=== Begin Enclosure ===

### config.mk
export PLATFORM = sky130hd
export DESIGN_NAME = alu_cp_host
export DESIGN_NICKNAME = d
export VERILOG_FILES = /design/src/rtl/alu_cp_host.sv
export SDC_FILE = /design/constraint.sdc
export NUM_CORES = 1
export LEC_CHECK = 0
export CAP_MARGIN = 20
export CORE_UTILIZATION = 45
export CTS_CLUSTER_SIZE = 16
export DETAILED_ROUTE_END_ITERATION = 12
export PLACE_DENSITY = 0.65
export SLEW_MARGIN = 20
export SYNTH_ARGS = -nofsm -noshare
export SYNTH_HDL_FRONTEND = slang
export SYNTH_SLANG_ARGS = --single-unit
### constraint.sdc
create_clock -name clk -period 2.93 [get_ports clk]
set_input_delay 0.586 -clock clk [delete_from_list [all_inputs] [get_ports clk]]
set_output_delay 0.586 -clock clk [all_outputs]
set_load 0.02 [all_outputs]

=== End Enclosure ===
=== Begin Enclosure ===

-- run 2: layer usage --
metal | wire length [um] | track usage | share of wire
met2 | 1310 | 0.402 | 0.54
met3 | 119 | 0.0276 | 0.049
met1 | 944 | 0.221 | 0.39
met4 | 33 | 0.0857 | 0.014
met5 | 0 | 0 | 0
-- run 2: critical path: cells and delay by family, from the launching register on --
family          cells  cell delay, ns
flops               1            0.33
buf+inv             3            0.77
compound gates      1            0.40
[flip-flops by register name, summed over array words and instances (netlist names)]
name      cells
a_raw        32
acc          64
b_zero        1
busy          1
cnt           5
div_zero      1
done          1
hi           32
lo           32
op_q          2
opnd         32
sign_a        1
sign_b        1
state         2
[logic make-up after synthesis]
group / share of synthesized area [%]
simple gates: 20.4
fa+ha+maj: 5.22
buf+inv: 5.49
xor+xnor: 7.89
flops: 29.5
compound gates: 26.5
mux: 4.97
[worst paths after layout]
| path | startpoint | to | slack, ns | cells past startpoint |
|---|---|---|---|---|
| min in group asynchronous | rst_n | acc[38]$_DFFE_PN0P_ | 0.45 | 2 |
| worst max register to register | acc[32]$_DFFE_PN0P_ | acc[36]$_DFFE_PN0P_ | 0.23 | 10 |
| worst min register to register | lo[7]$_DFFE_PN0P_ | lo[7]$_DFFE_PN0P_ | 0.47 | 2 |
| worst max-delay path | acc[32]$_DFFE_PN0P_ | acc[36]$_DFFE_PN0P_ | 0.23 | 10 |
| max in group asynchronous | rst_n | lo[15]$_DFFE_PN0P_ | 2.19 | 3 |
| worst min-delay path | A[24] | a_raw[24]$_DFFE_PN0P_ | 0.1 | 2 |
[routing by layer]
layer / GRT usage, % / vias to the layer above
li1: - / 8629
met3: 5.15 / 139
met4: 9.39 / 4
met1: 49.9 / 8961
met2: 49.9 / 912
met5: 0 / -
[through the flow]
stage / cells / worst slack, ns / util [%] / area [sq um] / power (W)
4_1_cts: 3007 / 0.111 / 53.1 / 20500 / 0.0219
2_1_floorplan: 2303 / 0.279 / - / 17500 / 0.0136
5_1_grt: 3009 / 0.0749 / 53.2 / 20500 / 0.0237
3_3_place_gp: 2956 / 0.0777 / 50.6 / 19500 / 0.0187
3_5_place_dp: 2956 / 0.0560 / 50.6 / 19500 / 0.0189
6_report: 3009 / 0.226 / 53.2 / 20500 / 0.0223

=== End Enclosure ===

Among the lines of the material, find those holding the word "register" and return them.

Result for this exercise:
-- run 2: critical path: cells and delay by family, from the launching register on --
[flip-flops by register name, summed over array words and instances (netlist names)]
| worst max register to register | acc[32]$_DFFE_PN0P_ | acc[36]$_DFFE_PN0P_ | 0.23 | 10 |
| worst min register to register | lo[7]$_DFFE_PN0P_ | lo[7]$_DFFE_PN0P_ | 0.47 | 2 |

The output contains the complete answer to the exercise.